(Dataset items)

········

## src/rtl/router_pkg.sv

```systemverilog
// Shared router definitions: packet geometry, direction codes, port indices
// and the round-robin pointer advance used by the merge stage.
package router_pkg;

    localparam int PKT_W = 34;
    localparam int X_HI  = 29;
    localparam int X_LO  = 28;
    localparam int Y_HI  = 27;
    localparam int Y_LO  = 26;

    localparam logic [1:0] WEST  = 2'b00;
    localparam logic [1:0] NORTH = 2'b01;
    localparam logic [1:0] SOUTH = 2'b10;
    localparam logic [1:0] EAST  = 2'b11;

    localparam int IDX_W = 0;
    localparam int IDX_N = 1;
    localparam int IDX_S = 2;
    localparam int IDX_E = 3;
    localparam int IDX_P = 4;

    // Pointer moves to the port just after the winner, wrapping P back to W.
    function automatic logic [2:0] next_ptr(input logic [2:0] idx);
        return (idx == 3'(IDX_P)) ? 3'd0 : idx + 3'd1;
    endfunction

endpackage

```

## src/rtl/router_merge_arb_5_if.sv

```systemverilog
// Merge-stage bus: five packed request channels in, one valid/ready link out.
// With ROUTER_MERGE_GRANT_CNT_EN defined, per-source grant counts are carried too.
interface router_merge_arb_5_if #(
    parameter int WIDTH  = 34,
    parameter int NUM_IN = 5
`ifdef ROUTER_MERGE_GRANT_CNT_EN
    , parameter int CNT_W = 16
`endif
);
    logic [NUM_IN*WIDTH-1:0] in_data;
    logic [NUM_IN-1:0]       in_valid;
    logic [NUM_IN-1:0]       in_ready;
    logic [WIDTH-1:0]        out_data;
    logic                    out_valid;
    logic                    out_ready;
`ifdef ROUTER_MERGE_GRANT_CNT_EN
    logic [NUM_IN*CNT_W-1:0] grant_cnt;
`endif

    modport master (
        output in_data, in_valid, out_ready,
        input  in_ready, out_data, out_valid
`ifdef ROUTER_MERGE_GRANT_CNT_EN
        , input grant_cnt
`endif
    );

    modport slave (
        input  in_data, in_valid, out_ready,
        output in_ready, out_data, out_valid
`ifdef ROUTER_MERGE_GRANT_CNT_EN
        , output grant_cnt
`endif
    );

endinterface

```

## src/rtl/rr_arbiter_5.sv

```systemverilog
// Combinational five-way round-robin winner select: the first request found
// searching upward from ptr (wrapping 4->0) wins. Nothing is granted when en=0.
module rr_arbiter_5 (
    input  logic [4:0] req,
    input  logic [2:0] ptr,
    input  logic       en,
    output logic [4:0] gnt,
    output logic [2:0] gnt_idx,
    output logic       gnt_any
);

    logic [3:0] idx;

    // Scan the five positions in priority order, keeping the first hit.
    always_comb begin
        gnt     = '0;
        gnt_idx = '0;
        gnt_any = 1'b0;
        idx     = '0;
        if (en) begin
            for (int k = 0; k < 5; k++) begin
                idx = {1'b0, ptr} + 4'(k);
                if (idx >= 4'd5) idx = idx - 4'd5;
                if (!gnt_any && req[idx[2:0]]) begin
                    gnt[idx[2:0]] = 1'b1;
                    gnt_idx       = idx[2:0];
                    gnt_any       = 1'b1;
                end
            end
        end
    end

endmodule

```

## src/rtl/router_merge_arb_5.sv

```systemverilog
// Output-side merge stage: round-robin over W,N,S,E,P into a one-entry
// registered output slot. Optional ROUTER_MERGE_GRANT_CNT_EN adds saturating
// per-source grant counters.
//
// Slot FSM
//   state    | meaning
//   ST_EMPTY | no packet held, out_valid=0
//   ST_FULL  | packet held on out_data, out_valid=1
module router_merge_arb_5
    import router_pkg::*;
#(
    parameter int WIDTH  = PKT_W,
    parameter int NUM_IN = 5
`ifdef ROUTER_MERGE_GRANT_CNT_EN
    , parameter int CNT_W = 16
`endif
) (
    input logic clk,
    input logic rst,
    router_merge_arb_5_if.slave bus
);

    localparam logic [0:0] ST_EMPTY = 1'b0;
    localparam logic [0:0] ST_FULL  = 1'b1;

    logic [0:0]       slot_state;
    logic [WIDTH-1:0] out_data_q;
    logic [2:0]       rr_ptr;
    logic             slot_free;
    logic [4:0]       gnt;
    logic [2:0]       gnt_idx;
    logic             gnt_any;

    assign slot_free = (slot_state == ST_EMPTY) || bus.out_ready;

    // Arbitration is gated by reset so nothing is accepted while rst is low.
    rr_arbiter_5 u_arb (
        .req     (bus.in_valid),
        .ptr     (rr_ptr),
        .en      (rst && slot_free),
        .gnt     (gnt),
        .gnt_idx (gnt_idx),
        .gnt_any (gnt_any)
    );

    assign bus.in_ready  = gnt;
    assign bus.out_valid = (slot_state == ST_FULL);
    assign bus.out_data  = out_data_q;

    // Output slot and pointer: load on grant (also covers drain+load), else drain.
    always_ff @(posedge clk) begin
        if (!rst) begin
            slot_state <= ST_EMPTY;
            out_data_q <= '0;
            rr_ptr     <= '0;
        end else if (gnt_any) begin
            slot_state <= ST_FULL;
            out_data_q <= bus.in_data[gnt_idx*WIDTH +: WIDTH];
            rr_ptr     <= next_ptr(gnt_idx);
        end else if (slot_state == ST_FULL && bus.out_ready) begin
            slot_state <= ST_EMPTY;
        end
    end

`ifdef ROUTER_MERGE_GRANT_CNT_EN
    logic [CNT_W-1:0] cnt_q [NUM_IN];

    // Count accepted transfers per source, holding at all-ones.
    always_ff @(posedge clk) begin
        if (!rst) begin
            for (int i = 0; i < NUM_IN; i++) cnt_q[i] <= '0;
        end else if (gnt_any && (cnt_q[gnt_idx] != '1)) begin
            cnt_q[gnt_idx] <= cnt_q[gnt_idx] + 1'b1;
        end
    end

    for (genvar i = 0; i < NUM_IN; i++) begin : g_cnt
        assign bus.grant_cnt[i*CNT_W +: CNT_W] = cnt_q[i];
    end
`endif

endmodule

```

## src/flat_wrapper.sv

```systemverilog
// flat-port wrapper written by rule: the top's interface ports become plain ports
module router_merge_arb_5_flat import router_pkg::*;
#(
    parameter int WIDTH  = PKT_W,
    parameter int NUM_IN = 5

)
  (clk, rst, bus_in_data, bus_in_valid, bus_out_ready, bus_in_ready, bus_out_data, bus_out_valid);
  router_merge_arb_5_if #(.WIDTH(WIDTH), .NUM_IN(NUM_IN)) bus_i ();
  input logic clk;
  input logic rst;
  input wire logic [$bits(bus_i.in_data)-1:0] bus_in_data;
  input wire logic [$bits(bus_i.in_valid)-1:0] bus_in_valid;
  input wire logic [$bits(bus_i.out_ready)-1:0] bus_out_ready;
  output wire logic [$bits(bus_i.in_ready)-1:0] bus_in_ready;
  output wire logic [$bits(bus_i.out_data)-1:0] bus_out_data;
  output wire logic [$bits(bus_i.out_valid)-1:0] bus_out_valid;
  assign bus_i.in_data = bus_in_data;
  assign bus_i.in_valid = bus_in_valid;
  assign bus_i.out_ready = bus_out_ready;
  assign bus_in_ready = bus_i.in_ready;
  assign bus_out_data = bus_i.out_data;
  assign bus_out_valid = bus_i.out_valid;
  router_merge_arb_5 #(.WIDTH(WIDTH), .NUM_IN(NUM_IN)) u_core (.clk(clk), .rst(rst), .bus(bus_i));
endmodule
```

········

● Work to be completed
Whenever a line above has the word "stage" in it, copy that line.

● Task output
// and the round-robin pointer advance used by the merge stage.
// Merge-stage bus: five packed request channels in, one valid/ready link out.
// Output-side merge stage: round-robin over W,N,S,E,P into a one-entry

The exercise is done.